This division reflects interesting regions that may show various YORP signatures.

Table 4

Asteroid synodic periods and amplitudes found within this project.

4.1 Signatures of the YORP effect

In Fig. A.1, we present the frequency distributions for the different subgroups. It should be noted that there are known observational biases working against small-amplitude and long-period asteroids (Marciniak et al. 2015, 2018) that are challenging to take into account. However, longer periods contribute to the low frequency bins amplifying the conclusions on YORP affecting the distribution. Small-amplitude objects may contribute to all bins. Rotations of the primaries of the binary systems were added into the frequency distributions. They mostly contribute to the fast-rotating bins and to the area near the spin barrier limit in Fig. 4, thus helping to constrain it.

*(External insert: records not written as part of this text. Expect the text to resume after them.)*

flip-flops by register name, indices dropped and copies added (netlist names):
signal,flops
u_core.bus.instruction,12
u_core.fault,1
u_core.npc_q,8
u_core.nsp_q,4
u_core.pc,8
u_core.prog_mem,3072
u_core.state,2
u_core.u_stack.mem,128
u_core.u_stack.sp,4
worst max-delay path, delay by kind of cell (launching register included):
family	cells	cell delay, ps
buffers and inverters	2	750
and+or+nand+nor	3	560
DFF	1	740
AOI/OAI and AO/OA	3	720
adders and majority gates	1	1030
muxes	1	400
**config.mk**
```make
export PLATFORM = sky130hd
export DESIGN_NAME = cla_addsub_pipe
export DESIGN_NICKNAME = d
export VERILOG_FILES = /design/src/rtl/cla_pkg.sv /design/src/rtl/cla_group.sv /design/src/rtl/cla_addsub_pipe.sv
export SDC_FILE = /design/constraint.sdc
export NUM_CORES = 1
export LEC_CHECK = 0
export CORE_MARGIN = 3
export CORE_UTILIZATION = 50
export CTS_CLUSTER_DIAMETER = 50
export DETAILED_ROUTE_END_ITERATION = 8
export PLACE_DENSITY = 0.78
export SYNTH_ARGS = -nofsm -noshare
export SYNTH_HDL_FRONTEND = slang
export SYNTH_HIERARCHICAL = 1
export SYNTH_SLANG_ARGS = --single-unit
```
**constraint.sdc**
```tcl
create_clock -name clk -period 4.1 [get_ports clk]
set_clock_uncertainty 0.2 [all_clocks]
set_input_delay 0.82 -clock clk [delete_from_list [all_inputs] [get_ports clk]]
set_output_delay 0.82 -clock clk [all_outputs]
set_load 0.005 [all_outputs]
```
**src/rtl/cla_pkg.sv**
```systemverilog
// Shared constants and elaboration helpers for the pipelined CLA adder/subtractor.
package cla_pkg;

  localparam logic MODE_ADD = 1'b0;
  localparam logic MODE_SUB = 1'b1;

  // Returns the stage count, or 0 for an illegal WIDTH/GROUP pairing.
  function automatic int cla_stages(input int width, input int group);
    if (group < 1 || width < group || (width % group) != 0) begin
      return 0;
    end
    return width / group;
  endfunction

endpackage

```
**src/rtl/cla_group.sv**
```systemverilog
// Combinational GROUP-bit carry-lookahead slice: full lookahead, no internal ripple.
module cla_group #(
  parameter int GROUP = 4
) (
  input  logic [GROUP-1:0] a,
  input  logic [GROUP-1:0] b,
  input  logic             cin,
  output logic [GROUP-1:0] sum,
  output logic             cout,
  output logic             cmsb
);

  logic [GROUP-1:0] p;
  logic [GROUP-1:0] g;
  logic [GROUP:0]   c;
  logic             prop;

  // c[i+1] = g[i] | p[i]g[i-1] | ... | p[i..0]cin, each term formed directly.
  always_comb begin
    p    = a ^ b;
    g    = a & b;
    c    = '0;
    prop = 1'b0;
    c[0] = cin;
    for (int i = 0; i < GROUP; i++) begin
      c[i+1] = g[i];
      prop   = p[i];
      for (int j = i - 1; j >= 0; j--) begin
        c[i+1] = c[i+1] | (prop & g[j]);
        prop   = prop & p[j];
      end
      c[i+1] = c[i+1] | (prop & cin);
    end
  end

  assign sum  = p ^ c[GROUP-1:0];
  assign cout = c[GROUP];
  assign cmsb = c[GROUP-1];

endmodule

```
**src/rtl/cla_addsub_pipe.sv**
```systemverilog
// Pipelined CLA adder/subtractor: one lookahead group resolved per stage, stream handshake.
module cla_addsub_pipe
  import cla_pkg::*;
#(
  parameter int WIDTH = 16,
  parameter int GROUP = 4
) (
  input  logic             clk,
  input  logic             rst_n,
  input  logic             in_valid,
  output logic             in_ready,
  input  logic [WIDTH-1:0] in_a,
  input  logic [WIDTH-1:0] in_b,
  input  logic             in_cin,
  input  logic             in_sub,
  output logic             out_valid,
  input  logic             out_ready,
  output logic [WIDTH-1:0] out_sum,
  output logic             out_cout,
  output logic             out_ovf,
  output logic             out_zero
);

  localparam int STAGES = cla_stages(WIDTH, GROUP);

  if (STAGES < 1) begin : g_bad_cfg
    $error("cla_addsub_pipe: WIDTH must be a multiple of GROUP and >= GROUP");
  end

  logic                    adv;
  logic                    sub_eff;

  logic [STAGES-1:0]       vld_q, vld_d;
  logic [STAGES-1:0]       c_q, c_d;
  logic [WIDTH-1:0]        a_q   [STAGES];
  logic [WIDTH-1:0]        b_q   [STAGES];
  logic [WIDTH-1:0]        sum_q [STAGES];
  logic [WIDTH-1:0]        a_d   [STAGES];
  logic [WIDTH-1:0]        b_d   [STAGES];
  logic [WIDTH-1:0]        sum_s [STAGES];
  logic [WIDTH-1:0]        sum_d [STAGES];
  logic [STAGES-1:0]       cin_s;
  logic                    ovf_q, ovf_d;
  logic                    zero_q, zero_d;

  logic [STAGES-1:0][GROUP-1:0] gsum;
  logic [STAGES-1:0]            gcout;
  logic                         cmsb_top;

  assign adv     = out_ready | ~out_valid;
  assign sub_eff = (in_sub == MODE_SUB);

  // Stage inputs: stage 0 takes the operand beat (B inverted for subtract), later stages the previous register.
  always_comb begin
    for (int k = 0; k < STAGES; k++) begin
      if (k == 0) begin
        a_d[k]   = in_a;
        b_d[k]   = in_b ^ {WIDTH{sub_eff}};
        cin_s[k] = in_cin ^ sub_eff;
        sum_s[k] = '0;
        vld_d[k] = in_valid;
      end else begin
        a_d[k]   = a_q[k-1];
        b_d[k]   = b_q[k-1];
        cin_s[k] = c_q[k-1];
        sum_s[k] = sum_q[k-1];
        vld_d[k] = vld_q[k-1];
      end
    end
  end

  for (genvar k = 0; k < STAGES; k++) begin : g_stage
    if (k == STAGES - 1) begin : g_top
      cla_group #(.GROUP(GROUP)) u_grp (
        .a    (a_d[k][k*GROUP +: GROUP]),
        .b    (b_d[k][k*GROUP +: GROUP]),
        .cin  (cin_s[k]),
        .sum  (gsum[k]),
        .cout (gcout[k]),
        .cmsb (cmsb_top)
      );
    end else begin : g_low
      logic cmsb_unused;
      cla_group #(.GROUP(GROUP)) u_grp (
        .a    (a_d[k][k*GROUP +: GROUP]),
        .b    (b_d[k][k*GROUP +: GROUP]),
        .cin  (cin_s[k]),
        .sum  (gsum[k]),
        .cout (gcout[k]),
        .cmsb (cmsb_unused)
      );
    end
  end

  // Merge each freshly resolved group into the forwarded partial sum; flags come from the last stage.
  always_comb begin
    for (int k = 0; k < STAGES; k++) begin
      sum_d[k]                   = sum_s[k];
      sum_d[k][k*GROUP +: GROUP] = gsum[k];
    end
    c_d    = gcout;
    ovf_d  = gcout[STAGES-1] ^ cmsb_top;
    zero_d = (sum_d[STAGES-1] == '0);
  end

  always_ff @(posedge clk or negedge rst_n) begin
    if (!rst_n) begin
      vld_q  <= '0;
      c_q    <= '0;
      ovf_q  <= 1'b0;
      zero_q <= 1'b0;
      for (int k = 0; k < STAGES; k++) begin
        a_q[k]   <= '0;
        b_q[k]   <= '0;
        sum_q[k] <= '0;
      end
    end else if (adv) begin
      vld_q  <= vld_d;
      c_q    <= c_d;
      ovf_q  <= ovf_d;
      zero_q <= zero_d;
      for (int k = 0; k < STAGES; k++) begin
        a_q[k]   <= a_d[k];
        b_q[k]   <= b_d[k];
        sum_q[k] <= sum_d[k];
      end
    end
  end

  assign in_ready  = adv;
  assign out_valid = vld_q[STAGES-1];
  assign out_sum   = sum_q[STAGES-1];
  assign out_cout  = c_q[STAGES-1];
  assign out_ovf   = ovf_q;
  assign out_zero  = zero_q;

endmodule
```
==> results of run 1 <==
-- power groups by stage --
| stage | registers, mW | logic (mW) | clock network, mW |
|---|---|---|---|
| after global placement | 1.70 | 1.71 | 0 |
| final | 1.70 | 1.76 | 0.683 |
| after global routing | 1.76 | 1.94 | 0.740 |
| after CTS | 1.71 | 1.79 | 0.697 |
| after detailed placement | 1.73 | 1.78 | 0 |
| after floorplan | 1.64 | 1.35 | 0 |
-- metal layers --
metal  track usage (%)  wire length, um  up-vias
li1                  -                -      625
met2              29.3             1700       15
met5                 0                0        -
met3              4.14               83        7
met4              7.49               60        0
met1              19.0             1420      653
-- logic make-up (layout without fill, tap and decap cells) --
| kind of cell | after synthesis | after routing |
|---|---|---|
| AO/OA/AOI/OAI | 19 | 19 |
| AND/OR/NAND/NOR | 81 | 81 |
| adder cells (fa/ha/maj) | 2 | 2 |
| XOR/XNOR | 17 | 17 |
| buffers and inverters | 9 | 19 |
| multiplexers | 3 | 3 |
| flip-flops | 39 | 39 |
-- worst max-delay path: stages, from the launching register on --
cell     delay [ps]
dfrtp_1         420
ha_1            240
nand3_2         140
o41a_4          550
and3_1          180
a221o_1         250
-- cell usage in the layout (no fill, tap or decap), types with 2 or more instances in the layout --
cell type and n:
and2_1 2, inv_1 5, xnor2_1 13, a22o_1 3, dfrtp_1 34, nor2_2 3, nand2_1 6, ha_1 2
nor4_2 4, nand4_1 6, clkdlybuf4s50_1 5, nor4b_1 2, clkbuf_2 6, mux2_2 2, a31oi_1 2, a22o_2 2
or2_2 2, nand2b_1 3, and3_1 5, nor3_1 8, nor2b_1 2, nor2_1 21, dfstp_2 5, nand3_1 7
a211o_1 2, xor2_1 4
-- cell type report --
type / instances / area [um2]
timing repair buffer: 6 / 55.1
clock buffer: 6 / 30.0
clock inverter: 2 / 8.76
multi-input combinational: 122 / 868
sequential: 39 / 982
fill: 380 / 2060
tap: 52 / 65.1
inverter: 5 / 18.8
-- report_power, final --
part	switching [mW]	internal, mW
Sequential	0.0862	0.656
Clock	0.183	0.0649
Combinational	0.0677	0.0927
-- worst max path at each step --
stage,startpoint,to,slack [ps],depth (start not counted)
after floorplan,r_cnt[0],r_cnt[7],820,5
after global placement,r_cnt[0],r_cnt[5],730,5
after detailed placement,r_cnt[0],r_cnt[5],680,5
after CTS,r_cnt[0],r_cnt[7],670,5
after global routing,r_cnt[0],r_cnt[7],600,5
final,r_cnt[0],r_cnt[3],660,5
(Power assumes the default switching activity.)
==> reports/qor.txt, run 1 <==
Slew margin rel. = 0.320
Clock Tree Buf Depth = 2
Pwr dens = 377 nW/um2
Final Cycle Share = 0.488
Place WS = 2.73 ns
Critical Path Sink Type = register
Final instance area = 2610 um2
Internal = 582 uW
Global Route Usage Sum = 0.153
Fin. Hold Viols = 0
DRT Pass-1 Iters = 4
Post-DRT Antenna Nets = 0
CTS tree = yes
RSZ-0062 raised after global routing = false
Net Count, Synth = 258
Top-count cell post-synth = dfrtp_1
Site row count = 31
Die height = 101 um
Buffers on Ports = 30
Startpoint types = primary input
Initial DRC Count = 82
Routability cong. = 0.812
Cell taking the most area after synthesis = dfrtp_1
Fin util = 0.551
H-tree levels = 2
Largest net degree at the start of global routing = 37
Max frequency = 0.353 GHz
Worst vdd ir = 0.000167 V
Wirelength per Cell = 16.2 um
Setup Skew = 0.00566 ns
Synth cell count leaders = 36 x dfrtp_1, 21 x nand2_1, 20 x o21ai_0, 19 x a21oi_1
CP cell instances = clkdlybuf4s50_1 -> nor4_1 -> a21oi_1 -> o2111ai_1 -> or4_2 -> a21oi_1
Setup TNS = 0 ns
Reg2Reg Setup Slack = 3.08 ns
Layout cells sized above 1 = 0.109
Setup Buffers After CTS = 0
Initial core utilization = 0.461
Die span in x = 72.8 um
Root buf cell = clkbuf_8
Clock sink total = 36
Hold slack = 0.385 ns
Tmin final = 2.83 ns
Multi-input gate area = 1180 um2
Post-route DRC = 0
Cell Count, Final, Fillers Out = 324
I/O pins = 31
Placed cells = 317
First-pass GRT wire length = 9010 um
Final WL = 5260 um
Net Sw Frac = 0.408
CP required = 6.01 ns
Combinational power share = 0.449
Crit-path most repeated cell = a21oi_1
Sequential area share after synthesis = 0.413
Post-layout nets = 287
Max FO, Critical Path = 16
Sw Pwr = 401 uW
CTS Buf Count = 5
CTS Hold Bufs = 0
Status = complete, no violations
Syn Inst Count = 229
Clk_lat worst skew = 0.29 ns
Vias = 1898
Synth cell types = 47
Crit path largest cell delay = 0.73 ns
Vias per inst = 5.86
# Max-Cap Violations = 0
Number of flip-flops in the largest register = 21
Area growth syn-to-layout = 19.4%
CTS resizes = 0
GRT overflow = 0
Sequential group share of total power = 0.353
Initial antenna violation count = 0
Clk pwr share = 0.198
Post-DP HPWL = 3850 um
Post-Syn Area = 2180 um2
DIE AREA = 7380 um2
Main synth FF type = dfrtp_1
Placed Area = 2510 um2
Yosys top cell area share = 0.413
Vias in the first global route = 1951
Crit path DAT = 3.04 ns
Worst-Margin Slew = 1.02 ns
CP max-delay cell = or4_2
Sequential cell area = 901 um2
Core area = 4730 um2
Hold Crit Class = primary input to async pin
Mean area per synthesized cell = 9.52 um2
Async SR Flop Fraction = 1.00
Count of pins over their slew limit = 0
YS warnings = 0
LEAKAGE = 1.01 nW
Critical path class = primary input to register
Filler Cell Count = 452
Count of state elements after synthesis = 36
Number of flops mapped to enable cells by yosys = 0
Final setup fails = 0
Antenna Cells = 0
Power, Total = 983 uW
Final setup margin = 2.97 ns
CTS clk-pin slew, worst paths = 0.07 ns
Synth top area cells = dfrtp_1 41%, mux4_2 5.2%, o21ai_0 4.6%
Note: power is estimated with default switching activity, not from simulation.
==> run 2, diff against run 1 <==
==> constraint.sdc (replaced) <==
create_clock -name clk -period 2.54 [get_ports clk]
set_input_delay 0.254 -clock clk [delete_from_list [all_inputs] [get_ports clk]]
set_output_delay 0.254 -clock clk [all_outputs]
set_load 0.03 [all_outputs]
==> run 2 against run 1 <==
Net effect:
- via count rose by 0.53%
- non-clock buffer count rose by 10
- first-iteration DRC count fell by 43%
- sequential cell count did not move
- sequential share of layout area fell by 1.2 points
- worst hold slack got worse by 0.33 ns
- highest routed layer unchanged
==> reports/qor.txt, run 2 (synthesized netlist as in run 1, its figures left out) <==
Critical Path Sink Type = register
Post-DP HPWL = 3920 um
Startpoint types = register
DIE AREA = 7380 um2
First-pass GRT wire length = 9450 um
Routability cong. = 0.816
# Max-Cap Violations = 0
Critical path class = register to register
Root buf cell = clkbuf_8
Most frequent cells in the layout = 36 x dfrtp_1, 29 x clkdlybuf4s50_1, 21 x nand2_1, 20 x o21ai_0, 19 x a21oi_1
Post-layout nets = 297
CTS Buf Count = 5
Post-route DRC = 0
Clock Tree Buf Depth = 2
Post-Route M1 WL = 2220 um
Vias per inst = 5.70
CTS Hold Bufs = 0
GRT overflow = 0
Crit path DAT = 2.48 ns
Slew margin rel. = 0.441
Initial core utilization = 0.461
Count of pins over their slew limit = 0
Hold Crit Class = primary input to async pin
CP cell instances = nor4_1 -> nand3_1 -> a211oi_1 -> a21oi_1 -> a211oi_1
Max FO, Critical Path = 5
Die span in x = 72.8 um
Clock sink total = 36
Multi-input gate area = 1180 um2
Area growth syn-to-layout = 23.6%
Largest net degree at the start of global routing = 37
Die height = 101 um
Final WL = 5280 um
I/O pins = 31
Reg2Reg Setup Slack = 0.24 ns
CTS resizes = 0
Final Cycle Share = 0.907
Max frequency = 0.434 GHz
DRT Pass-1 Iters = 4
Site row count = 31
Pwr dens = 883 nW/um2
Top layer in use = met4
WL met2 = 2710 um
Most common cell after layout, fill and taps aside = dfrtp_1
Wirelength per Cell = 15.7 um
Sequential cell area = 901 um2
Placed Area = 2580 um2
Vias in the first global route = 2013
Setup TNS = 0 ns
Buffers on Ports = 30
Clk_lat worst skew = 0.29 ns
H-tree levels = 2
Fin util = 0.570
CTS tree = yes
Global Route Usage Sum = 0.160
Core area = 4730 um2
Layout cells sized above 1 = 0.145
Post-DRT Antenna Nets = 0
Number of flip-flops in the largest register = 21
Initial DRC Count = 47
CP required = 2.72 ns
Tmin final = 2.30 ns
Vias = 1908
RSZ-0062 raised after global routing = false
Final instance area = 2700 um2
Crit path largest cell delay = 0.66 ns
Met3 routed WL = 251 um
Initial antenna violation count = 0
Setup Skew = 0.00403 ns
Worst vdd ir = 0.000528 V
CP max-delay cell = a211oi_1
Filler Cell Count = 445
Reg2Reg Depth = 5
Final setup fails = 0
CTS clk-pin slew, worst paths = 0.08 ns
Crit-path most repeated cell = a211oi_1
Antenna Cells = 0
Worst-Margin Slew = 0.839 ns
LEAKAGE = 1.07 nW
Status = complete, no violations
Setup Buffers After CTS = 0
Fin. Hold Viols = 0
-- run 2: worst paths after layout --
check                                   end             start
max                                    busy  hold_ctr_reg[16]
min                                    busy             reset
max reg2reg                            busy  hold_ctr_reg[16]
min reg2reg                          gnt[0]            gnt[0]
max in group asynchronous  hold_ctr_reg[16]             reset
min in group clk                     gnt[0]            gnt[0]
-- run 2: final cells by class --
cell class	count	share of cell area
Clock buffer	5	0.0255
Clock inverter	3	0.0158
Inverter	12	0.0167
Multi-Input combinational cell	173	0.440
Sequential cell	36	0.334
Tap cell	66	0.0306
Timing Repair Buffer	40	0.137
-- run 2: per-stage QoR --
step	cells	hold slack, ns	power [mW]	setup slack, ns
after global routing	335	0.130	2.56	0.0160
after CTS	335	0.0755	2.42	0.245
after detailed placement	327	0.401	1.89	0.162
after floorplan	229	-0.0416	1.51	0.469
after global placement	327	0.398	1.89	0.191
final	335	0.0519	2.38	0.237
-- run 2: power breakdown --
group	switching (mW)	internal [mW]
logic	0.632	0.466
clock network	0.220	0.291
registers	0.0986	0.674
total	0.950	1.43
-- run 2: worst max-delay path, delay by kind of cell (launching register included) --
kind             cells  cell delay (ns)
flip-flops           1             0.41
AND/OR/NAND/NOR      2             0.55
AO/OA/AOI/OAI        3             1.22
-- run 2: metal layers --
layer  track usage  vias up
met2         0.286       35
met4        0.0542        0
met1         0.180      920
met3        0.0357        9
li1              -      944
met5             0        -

The rotational frequency distribution for the Vesta family varies from that of the general inner main belt population (Lupishko et al. 2019). A significantly smaller excess of slow rotators and almost no fast rotators are observed for the Vesta family. The number of slowest rotating asteroids (ω ~ 0−1 d−1) in the general inner main belt population (Lupishko et al. 2019) is about the same as in the peak bin (ω ~ 4−5 d−1, which coincides with the rotation of (4) Vesta), whereas for the Vesta family we observe around ~50% fewer asteroids among the slowest rotators than in the peak bin. Fast rotators from the last three bins constitute around 30% of the peak bin in the general population and around 20% of the peak bin in the Vesta family. However, we note that the size distribution varies between objects in this study (0.7–10 km) and that of Lupishko et al. (2019) (3–15 km), and therefore differences are expected.

Similarly the frequency distribution for V-types outside the Vesta family varies from that of the general inner main belt population (Lupishko et al. 2019). Slow rotators constitute around 50% of the peak bin and fast rotators around 50% of the peak bin. Therefore, there is a smaller excess of slow rotators among V-types outside the Vesta family than in the general inner main belt population and larger excess of fast rotators.

The population of V-types outside the Vesta family (and its sub-populations: fugitives and low-i) shows a surplus of slow and fast rotating objects compared to a Maxwellian distribution. The fraction of fast rotators is also larger than that in the Vesta family. However, the fugitives and low-i constitute a small sample, thus valid conclusions can only be made for the collective population of V-types outside the Vesta family.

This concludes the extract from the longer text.